═══ Material to process
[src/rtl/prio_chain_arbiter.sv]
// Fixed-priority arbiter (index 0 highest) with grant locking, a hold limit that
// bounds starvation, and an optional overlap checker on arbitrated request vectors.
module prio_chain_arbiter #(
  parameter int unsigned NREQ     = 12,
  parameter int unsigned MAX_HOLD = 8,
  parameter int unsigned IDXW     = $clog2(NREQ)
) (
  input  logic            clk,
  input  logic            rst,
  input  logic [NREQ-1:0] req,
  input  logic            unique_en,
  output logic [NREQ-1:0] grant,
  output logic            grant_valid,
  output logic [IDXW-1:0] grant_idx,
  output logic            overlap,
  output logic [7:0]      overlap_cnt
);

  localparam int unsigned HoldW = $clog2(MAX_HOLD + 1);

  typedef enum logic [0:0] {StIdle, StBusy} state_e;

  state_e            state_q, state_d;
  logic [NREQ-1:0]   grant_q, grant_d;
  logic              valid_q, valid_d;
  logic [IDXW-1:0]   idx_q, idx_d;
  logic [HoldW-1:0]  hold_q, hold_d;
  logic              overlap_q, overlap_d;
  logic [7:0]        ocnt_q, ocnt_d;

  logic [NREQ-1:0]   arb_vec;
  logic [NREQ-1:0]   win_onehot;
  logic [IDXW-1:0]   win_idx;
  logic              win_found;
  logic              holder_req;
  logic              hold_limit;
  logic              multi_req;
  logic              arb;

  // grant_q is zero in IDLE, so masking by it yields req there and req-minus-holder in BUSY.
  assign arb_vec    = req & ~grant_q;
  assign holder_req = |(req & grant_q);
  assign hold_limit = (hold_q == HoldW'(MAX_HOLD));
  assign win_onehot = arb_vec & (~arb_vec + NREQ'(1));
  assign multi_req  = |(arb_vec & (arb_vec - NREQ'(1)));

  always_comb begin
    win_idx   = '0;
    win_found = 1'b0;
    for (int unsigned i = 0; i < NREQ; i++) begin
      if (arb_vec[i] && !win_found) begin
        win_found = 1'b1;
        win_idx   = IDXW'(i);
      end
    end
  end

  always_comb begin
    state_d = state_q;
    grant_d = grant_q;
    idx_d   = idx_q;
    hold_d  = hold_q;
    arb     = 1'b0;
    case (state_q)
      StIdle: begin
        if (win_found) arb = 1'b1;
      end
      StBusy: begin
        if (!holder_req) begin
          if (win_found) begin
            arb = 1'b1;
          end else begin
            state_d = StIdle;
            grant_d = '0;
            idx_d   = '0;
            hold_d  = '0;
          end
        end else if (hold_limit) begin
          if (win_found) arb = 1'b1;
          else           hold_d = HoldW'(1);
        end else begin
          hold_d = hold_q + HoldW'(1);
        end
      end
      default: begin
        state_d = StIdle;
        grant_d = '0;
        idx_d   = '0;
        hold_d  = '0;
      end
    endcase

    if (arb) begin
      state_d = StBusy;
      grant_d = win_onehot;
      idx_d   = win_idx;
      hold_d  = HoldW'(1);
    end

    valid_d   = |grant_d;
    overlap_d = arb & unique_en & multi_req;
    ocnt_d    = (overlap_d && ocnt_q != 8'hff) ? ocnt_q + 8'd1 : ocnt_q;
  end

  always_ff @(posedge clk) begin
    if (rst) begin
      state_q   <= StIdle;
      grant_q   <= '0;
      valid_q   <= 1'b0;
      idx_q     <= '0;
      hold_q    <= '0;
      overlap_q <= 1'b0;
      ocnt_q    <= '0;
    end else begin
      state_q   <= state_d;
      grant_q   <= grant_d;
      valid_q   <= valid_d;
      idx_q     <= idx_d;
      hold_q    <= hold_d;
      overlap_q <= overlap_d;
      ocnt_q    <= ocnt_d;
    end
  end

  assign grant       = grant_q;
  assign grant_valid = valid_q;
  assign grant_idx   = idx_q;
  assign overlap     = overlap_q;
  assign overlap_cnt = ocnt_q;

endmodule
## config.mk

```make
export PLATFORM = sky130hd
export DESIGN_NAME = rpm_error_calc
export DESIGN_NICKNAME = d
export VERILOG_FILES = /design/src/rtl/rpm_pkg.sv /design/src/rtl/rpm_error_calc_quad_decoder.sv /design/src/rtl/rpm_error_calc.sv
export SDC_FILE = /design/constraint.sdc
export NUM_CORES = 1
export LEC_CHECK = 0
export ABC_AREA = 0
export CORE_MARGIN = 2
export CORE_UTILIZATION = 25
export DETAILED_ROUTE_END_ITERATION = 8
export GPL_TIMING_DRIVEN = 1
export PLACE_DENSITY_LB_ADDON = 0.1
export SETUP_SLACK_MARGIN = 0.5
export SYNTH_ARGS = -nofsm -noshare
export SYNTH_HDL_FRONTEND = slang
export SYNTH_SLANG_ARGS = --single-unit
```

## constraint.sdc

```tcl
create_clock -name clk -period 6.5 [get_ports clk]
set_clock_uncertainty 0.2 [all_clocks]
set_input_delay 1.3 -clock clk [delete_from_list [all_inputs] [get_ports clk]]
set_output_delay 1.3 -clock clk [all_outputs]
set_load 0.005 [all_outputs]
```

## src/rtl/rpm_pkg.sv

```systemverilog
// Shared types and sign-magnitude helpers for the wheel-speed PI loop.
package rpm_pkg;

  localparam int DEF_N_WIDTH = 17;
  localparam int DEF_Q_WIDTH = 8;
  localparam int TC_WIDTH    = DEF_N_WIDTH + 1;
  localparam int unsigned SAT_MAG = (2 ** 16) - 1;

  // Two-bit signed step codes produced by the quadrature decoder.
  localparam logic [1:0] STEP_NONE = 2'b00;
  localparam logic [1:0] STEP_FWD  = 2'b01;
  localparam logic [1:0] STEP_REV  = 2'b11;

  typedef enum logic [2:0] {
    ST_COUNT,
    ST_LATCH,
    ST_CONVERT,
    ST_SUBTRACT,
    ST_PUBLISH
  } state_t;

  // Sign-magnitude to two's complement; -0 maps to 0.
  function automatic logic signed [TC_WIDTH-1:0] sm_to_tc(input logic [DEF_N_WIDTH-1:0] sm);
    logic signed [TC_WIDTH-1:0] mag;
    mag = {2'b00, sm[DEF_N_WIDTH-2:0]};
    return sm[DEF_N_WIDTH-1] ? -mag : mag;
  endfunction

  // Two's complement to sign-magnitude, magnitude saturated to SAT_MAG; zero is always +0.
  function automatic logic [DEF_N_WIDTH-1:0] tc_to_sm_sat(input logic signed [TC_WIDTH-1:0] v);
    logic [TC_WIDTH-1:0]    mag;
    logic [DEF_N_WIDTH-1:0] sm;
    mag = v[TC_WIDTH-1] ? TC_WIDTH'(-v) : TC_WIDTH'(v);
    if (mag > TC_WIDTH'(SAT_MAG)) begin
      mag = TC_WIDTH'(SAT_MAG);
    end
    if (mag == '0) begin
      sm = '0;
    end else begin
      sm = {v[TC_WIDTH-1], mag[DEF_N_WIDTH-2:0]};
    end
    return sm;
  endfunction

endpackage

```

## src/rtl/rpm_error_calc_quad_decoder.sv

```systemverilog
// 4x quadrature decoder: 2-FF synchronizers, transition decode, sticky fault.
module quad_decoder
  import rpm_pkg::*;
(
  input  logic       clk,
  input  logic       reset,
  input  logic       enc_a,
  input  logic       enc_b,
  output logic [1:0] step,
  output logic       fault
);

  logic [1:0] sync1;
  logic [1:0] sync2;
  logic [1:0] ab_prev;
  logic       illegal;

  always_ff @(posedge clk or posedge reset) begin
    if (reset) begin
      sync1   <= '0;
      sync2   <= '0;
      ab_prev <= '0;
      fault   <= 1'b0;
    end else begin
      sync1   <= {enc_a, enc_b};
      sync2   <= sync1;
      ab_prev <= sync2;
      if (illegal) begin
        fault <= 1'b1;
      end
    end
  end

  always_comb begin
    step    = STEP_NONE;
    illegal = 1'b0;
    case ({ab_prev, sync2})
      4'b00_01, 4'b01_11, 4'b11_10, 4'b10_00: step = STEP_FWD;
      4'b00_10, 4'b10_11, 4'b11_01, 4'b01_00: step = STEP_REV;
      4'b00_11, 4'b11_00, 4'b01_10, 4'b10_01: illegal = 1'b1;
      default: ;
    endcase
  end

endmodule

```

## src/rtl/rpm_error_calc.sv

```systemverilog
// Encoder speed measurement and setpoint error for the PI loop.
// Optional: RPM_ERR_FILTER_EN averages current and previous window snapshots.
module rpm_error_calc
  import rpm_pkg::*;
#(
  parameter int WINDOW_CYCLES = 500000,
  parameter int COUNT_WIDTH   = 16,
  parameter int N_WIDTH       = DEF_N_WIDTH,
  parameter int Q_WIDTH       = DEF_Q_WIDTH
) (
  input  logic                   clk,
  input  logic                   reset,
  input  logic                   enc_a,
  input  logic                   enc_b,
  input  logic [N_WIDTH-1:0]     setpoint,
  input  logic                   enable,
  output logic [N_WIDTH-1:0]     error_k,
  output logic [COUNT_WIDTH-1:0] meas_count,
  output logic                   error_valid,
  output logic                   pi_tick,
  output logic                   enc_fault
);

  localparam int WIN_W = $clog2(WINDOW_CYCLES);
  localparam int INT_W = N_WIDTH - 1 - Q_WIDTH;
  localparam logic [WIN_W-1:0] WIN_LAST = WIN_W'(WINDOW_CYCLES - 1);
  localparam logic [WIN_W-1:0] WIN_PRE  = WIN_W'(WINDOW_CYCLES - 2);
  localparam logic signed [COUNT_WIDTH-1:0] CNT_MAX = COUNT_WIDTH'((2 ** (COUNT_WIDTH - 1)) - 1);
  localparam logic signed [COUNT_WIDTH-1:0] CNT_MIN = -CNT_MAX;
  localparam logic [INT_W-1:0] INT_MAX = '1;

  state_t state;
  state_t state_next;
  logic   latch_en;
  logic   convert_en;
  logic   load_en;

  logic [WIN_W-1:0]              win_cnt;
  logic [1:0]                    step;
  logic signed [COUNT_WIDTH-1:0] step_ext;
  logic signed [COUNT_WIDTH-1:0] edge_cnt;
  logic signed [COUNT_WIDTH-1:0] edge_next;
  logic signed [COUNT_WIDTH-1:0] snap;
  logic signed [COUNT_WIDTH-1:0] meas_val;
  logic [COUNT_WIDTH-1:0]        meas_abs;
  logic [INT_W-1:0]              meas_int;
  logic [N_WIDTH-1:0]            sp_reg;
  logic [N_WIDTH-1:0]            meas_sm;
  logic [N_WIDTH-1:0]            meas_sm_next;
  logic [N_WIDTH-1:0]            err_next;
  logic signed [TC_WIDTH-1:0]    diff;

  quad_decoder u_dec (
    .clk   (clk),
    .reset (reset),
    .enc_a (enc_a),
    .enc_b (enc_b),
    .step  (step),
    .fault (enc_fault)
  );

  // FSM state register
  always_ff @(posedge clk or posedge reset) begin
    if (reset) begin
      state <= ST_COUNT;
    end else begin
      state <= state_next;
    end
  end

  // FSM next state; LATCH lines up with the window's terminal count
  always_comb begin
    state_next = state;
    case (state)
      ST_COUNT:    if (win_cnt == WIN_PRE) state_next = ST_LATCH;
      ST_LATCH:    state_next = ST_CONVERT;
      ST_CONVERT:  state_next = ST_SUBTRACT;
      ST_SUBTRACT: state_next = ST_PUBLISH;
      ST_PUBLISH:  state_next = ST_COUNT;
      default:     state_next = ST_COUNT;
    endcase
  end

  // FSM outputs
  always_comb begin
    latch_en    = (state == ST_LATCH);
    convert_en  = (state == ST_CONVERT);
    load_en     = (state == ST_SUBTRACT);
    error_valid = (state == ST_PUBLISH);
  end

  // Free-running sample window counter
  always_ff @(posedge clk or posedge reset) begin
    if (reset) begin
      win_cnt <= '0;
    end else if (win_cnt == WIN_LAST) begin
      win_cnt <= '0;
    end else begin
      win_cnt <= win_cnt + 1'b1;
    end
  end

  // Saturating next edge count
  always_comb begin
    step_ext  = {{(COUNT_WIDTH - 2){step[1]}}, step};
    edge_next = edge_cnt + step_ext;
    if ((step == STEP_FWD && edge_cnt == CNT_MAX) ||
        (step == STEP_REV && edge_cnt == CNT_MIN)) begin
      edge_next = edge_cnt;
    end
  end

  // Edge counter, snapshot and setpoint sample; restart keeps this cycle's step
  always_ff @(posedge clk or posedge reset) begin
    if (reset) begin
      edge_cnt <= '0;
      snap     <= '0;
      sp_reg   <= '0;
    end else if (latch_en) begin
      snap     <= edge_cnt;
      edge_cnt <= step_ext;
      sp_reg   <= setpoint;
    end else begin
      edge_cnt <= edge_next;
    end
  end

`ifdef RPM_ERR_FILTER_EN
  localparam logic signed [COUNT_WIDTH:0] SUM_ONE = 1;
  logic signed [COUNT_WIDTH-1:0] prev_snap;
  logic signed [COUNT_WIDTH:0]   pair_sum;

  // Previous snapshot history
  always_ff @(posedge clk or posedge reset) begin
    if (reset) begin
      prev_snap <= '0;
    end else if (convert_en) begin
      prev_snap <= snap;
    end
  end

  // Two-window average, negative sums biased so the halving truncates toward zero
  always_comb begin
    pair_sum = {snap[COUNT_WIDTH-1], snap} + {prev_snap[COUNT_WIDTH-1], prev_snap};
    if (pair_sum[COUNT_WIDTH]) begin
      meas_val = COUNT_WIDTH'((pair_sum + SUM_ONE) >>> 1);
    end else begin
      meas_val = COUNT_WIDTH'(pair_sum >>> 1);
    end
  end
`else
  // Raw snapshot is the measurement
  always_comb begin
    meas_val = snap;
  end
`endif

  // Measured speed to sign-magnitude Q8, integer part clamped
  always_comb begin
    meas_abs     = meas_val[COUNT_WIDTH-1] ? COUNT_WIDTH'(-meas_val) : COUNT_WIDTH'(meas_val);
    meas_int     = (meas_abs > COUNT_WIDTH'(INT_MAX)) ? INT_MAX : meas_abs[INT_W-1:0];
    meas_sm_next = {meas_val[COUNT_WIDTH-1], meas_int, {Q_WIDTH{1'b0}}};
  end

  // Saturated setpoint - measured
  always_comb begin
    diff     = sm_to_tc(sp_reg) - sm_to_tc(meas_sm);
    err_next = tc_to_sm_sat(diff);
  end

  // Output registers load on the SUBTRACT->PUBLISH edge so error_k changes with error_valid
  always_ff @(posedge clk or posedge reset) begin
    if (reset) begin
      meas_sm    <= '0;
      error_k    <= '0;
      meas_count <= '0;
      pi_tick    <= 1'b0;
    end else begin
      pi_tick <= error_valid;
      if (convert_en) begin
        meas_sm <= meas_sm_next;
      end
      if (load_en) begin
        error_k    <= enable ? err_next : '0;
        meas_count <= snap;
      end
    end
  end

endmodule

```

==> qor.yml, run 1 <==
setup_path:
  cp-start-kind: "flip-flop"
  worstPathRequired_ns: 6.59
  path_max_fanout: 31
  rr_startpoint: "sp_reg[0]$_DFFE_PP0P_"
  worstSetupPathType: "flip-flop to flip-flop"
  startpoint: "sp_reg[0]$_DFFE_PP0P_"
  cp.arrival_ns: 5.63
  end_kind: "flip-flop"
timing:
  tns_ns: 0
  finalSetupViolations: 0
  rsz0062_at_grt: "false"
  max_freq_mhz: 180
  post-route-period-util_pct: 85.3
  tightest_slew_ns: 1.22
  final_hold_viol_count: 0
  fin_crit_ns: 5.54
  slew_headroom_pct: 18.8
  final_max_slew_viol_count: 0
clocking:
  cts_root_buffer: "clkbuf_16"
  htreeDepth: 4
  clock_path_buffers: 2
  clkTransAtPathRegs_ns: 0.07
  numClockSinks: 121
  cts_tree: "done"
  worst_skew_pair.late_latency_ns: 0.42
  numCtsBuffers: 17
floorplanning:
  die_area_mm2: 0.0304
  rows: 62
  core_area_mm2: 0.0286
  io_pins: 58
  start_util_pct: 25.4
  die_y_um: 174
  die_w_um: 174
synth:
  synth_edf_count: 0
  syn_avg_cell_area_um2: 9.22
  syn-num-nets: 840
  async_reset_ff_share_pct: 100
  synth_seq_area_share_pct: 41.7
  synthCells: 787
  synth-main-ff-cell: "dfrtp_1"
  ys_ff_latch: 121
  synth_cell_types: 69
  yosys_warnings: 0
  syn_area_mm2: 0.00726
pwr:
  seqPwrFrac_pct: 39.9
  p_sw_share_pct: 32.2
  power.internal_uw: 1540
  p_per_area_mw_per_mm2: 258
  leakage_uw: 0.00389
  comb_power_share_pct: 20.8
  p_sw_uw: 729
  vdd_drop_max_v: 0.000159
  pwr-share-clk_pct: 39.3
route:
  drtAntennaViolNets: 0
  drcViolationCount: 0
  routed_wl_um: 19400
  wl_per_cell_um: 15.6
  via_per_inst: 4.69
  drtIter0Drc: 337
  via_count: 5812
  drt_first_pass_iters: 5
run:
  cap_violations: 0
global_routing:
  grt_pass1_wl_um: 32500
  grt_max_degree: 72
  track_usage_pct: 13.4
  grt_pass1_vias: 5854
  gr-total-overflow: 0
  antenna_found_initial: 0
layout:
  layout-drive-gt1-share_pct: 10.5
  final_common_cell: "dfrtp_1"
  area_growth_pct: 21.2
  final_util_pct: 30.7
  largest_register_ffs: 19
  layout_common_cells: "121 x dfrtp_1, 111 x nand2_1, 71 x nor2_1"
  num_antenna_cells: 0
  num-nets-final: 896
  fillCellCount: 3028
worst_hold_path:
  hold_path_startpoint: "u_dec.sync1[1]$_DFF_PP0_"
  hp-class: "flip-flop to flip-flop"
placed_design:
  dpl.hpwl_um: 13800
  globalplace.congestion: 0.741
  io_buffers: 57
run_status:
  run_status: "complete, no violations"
══════
Work to be completed: Copy each line of the listing that holds the word "zero".

Exercise answer:
  // grant_q is zero in IDLE, so masking by it yields req there and req-minus-holder in BUSY.
  // Two's complement to sign-magnitude, magnitude saturated to SAT_MAG; zero is always +0.
  // Two-window average, negative sums biased so the halving truncates toward zero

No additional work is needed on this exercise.